Wednesday, August 17, 2005

Branding an Abduction Information Service

As I was watching a baseball game on Sunday, something crawled across the bottom of the screen that made me take notice immediately: Amber Alert! Ever since the Amber Alert was just a local Dallas warning system, I've grown accustomed to paying attention to the forthcoming information on an abducted child. Only this time there was no information. The scroll at the bottom of the screen was simply reporting the results of the AMBER Alert Portal Indy 300 at Kentucky Speedway.

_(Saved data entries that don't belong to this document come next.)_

File: config.mk
export PLATFORM = sky130hd
export DESIGN_NAME = smmha_lin_streamer
export DESIGN_NICKNAME = d
export VERILOG_FILES = /design/src/rtl/smmha_lin_streamer.sv
export SDC_FILE = /design/constraint.sdc
export NUM_CORES = 1
export LEC_CHECK = 0
export CAP_MARGIN = 20
export CORE_MARGIN = 2
export CORE_UTILIZATION = 30
export DETAILED_ROUTE_END_ITERATION = 7
export HOLD_SLACK_MARGIN = 0.08
export PLACE_DENSITY = 0.51
export SLEW_MARGIN = 30
export SYNTH_ARGS = -nofsm -noshare
export SYNTH_HDL_FRONTEND = slang
export SYNTH_SLANG_ARGS = --single-unit
File: constraint.sdc
create_clock -name clk_i -period 7.5 [get_ports clk_i]
set_input_delay 0.75 -clock clk_i [delete_from_list [all_inputs] [get_ports clk_i]]
set_output_delay 0.75 -clock clk_i [all_outputs]
set_load 0.1 [all_outputs]
File: src/rtl/smmha_lin_streamer.sv
// smmha_lin_streamer: multi-channel linear streamer between the smmha engine
// and its TCDM master ports.
//   NB_LD load channels:  TCDM read -> per-channel FWFT FIFO -> valid/ready stream.
//                         Requests are credit-throttled so that in-flight plus
//                         buffered words never exceed FIFO_DEPTH.
//   NB_ST store channels: valid/ready stream -> one-entry register -> TCDM write.
// Each channel owns an address generator (byte base, byte stride, word length),
// start/busy/done handshake. clear_i aborts every channel synchronously;
// enable_i gates issue of new work while pending requests and responses complete.
module smmha_lin_streamer #(
    parameter int unsigned NB_LD      = 2,
    parameter int unsigned NB_ST      = 1,
    parameter int unsigned DW         = 32,
    parameter int unsigned LEN_W      = 16,
    parameter int unsigned FIFO_DEPTH = 4
) (
    input  logic                   clk_i,
    input  logic                   rst_ni,
    input  logic                   clear_i,
    input  logic                   enable_i,
    // load channels
    input  logic [NB_LD-1:0]       ld_start_i,
    input  logic [NB_LD*32-1:0]    ld_base_i,
    input  logic [NB_LD*32-1:0]    ld_stride_i,
    input  logic [NB_LD*LEN_W-1:0] ld_len_i,
    output logic [NB_LD-1:0]       ld_busy_o,
    output logic [NB_LD-1:0]       ld_done_o,
    output logic [NB_LD-1:0]       ld_tcdm_req_o,
    output logic [NB_LD*32-1:0]    ld_tcdm_add_o,
    input  logic [NB_LD-1:0]       ld_tcdm_gnt_i,
    input  logic [NB_LD*DW-1:0]    ld_tcdm_r_data_i,
    input  logic [NB_LD-1:0]       ld_tcdm_r_valid_i,
    output logic [NB_LD-1:0]       ld_valid_o,
    output logic [NB_LD*DW-1:0]    ld_data_o,
    input  logic [NB_LD-1:0]       ld_ready_i,
    // store channels
    input  logic [NB_ST-1:0]       st_start_i,
    input  logic [NB_ST*32-1:0]    st_base_i,
    input  logic [NB_ST*32-1:0]    st_stride_i,
    input  logic [NB_ST*LEN_W-1:0] st_len_i,
    output logic [NB_ST-1:0]       st_busy_o,
    output logic [NB_ST-1:0]       st_done_o,
    input  logic [NB_ST-1:0]       st_valid_i,
    input  logic [NB_ST*DW-1:0]    st_data_i,
    output logic [NB_ST-1:0]       st_ready_o,
    output logic [NB_ST-1:0]       st_tcdm_req_o,
    output logic [NB_ST*32-1:0]    st_tcdm_add_o,
    output logic [NB_ST*DW-1:0]    st_tcdm_data_o,
    input  logic [NB_ST-1:0]       st_tcdm_gnt_i
);

    localparam int unsigned AW = 32;
    localparam int unsigned PW = $clog2(FIFO_DEPTH);
    localparam int unsigned CW = PW + 1;
    localparam logic [CW:0]   DEPTH_C = (CW+1)'(FIFO_DEPTH);
    localparam logic [CW-1:0] FULL_C  = CW'(FIFO_DEPTH);

    typedef enum logic [1:0] {LD_IDLE, LD_RUN, LD_DRAIN} ld_state_e;
    typedef enum logic       {ST_IDLE, ST_RUN}           st_state_e;

    for (genvar i = 0; i < NB_LD; i++) begin : g_ld
        ld_state_e         state;
        logic [AW-1:0]     addr, stride;
        logic [LEN_W-1:0]  len, issued, issued_n;
        logic [CW-1:0]     outstanding, count, out_n, count_n;
        logic [CW:0]       credit_n;
        logic [PW-1:0]     wptr, rptr;
        logic [DW-1:0]     mem [FIFO_DEPTH];
        logic              req, busy, done;
        logic              gnt_hit, push, pop;
        logic [LEN_W-1:0]  len_in;

        assign len_in   = ld_len_i[i*LEN_W +: LEN_W];
        assign gnt_hit  = req & ld_tcdm_gnt_i[i];
        // Responses seen while idle belong to an aborted transfer and are dropped.
        assign push     = ld_tcdm_r_valid_i[i] & (state != LD_IDLE);
        assign pop      = (count != '0) & ld_ready_i[i];
        assign issued_n = issued + LEN_W'(gnt_hit);
        assign out_n    = outstanding + CW'(gnt_hit) - CW'(push);
        assign count_n  = count + CW'(push) - CW'(pop);
        assign credit_n = (CW+1)'(out_n) + (CW+1)'(count_n);

        // Channel FSM, address generator, credit and FIFO pointer bookkeeping.
        always_ff @(posedge clk_i or negedge rst_ni) begin
            if (!rst_ni) begin
                state       <= LD_IDLE;
                addr        <= '0;
                stride      <= '0;
                len         <= '0;
                issued      <= '0;
                outstanding <= '0;
                count       <= '0;
                wptr        <= '0;
                rptr        <= '0;
                req         <= 1'b0;
                busy        <= 1'b0;
                done        <= 1'b0;
            end else if (clear_i) begin
                state       <= LD_IDLE;
                issued      <= '0;
                outstanding <= '0;
                count       <= '0;
                wptr        <= '0;
                rptr        <= '0;
                req         <= 1'b0;
                busy        <= 1'b0;
                done        <= 1'b0;
            end else begin
                done        <= 1'b0;
                outstanding <= out_n;
                count       <= count_n;
                if (push) wptr <= wptr + PW'(1);
                if (pop)  rptr <= rptr + PW'(1);
                case (state)
                    LD_IDLE: begin
                        if (ld_start_i[i]) begin
                            if (len_in != '0) begin
                                addr   <= ld_base_i[i*AW +: AW];
                                stride <= ld_stride_i[i*AW +: AW];
                                len    <= len_in;
                                issued <= '0;
                                busy   <= 1'b1;
                                state  <= LD_RUN;
                            end else begin
                                done <= 1'b1;
                            end
                        end
                    end
                    LD_RUN: begin
                        issued <= issued_n;
                        if (gnt_hit) addr <= addr + stride;
                        // A raised request is held until granted; otherwise
                        // re-evaluate against length, credit and enable.
                        if (req && !ld_tcdm_gnt_i[i]) begin
                            req <= 1'b1;
                        end else begin
                            req <= (issued_n < len) && (credit_n < DEPTH_C) && enable_i;
                        end
                        if (gnt_hit && (issued_n == len)) state <= LD_DRAIN;
                    end
                    LD_DRAIN: begin
                        req <= 1'b0;
                        if ((outstanding == '0) && (count == '0)) begin
                            state <= LD_IDLE;
                            busy  <= 1'b0;
                            done  <= 1'b1;
                        end
                    end
                    default: state <= LD_IDLE;
                endcase
            end
        end

        // FIFO storage; contents are don't-care until pushed.
        always_ff @(posedge clk_i) begin
            if (push) mem[wptr] <= ld_tcdm_r_data_i[i*DW +: DW];
        end

        a_fifo_no_overflow: assert property (@(posedge clk_i) disable iff (!rst_ni)
            !(push && !pop && (count == FULL_C) && !clear_i));

        assign ld_busy_o[i]              = busy;
        assign ld_done_o[i]              = done;
        assign ld_tcdm_req_o[i]          = req;
        assign ld_tcdm_add_o[i*AW +: AW] = addr;
        assign ld_valid_o[i]             = (count != '0);
        assign ld_data_o[i*DW +: DW]     = (count != '0) ? mem[rptr] : '0;
    end

    for (genvar j = 0; j < NB_ST; j++) begin : g_st
        st_state_e         state;
        logic [AW-1:0]     addr, stride;
        logic [LEN_W-1:0]  len, accepted, written, written_n;
        logic [DW-1:0]     data;
        logic              req, busy, done;
        logic              ready, accept, gnt_hit;
        logic [LEN_W-1:0]  len_in;

        assign len_in    = st_len_i[j*LEN_W +: LEN_W];
        assign gnt_hit   = req & st_tcdm_gnt_i[j];
        // The output register may refill in the same cycle it is granted.
        assign ready     = (state == ST_RUN) && (accepted < len) &&
                           (!req || st_tcdm_gnt_i[j]) && enable_i;
        assign accept    = st_valid_i[j] & ready;
        assign written_n = written + LEN_W'(gnt_hit);

        // Store FSM with one-entry output register.
        always_ff @(posedge clk_i or negedge rst_ni) begin
            if (!rst_ni) begin
                state    <= ST_IDLE;
                addr     <= '0;
                stride   <= '0;
                len      <= '0;
                accepted <= '0;
                written  <= '0;
                data     <= '0;
                req      <= 1'b0;
                busy     <= 1'b0;
                done     <= 1'b0;
            end else if (clear_i) begin
                state    <= ST_IDLE;
                accepted <= '0;
                written  <= '0;
                req      <= 1'b0;
                busy     <= 1'b0;
                done     <= 1'b0;
            end else begin
                done <= 1'b0;
                case (state)
                    ST_IDLE: begin
                        if (st_start_i[j]) begin
                            if (len_in != '0) begin
                                addr     <= st_base_i[j*AW +: AW];
                                stride   <= st_stride_i[j*AW +: AW];
                                len      <= len_in;
                                accepted <= '0;
                                written  <= '0;
                                busy     <= 1'b1;
                                state    <= ST_RUN;
                            end else begin
                                done <= 1'b1;
                            end
                        end
                    end
                    ST_RUN: begin
                        written <= written_n;
                        if (accept) begin
                            data     <= st_data_i[j*DW +: DW];
                            accepted <= accepted + LEN_W'(1);
                            req      <= 1'b1;
                        end else if (gnt_hit) begin
                            req <= 1'b0;
                        end
                        if (gnt_hit) begin
                            addr <= addr + stride;
                            if (written_n == len) begin
                                state <= ST_IDLE;
                                busy  <= 1'b0;
                                done  <= 1'b1;
                            end
                        end
                    end
                    default: state <= ST_IDLE;
                endcase
            end
        end

        assign st_busy_o[j]               = busy;
        assign st_done_o[j]               = done;
        assign st_ready_o[j]              = ready;
        assign st_tcdm_req_o[j]           = req;
        assign st_tcdm_add_o[j*AW +: AW]  = addr;
        assign st_tcdm_data_o[j*DW +: DW] = data;
    end

endmodule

This has to be a new step for a public service like the Amber Alert, and I'm not sure what to make of these types of organizations sponsoring things like sporting events. My initial reaction when I saw it was concern for the dilution of a phrase that is used only in very specific emergency situations. Like it or not, if every football game you watched featured the Flash Flood Warning Starting Lineups, the warning might lose some of its immediacy in an actual emergency.

On the other hand, the event was meant to coincide with Kentucky's rolling out an upgraded Amber Alert system, and as a public service it probably deserves more attention than whatever would have otherwise preceded the name of the event. But if they wish to pursue a course like this, those who "market" the Amber Alert should be careful. Services that subsist on the public's trust are quite different from soft drinks and SUVs: where consumer goods are concerned with gaining brand equity, a program like Amber Alert, which has already achieved collaboration between law enforcement, the media, and the public, might be more concerned with losing brand equity.

p.s. The Amber Alert was begun in the Dallas area, inspired by Amber Hagerman. When it was expanded nationally, some other cities protested that the inspirations for their local alert systems would be forgotten. So the government stepped in with an ingenious solution. I didn't realize this until just now, but the AMBER Alert is no longer named after Amber Hagerman. AMBER is an acronym standing for America's Missing: Broadcast Emergency Response.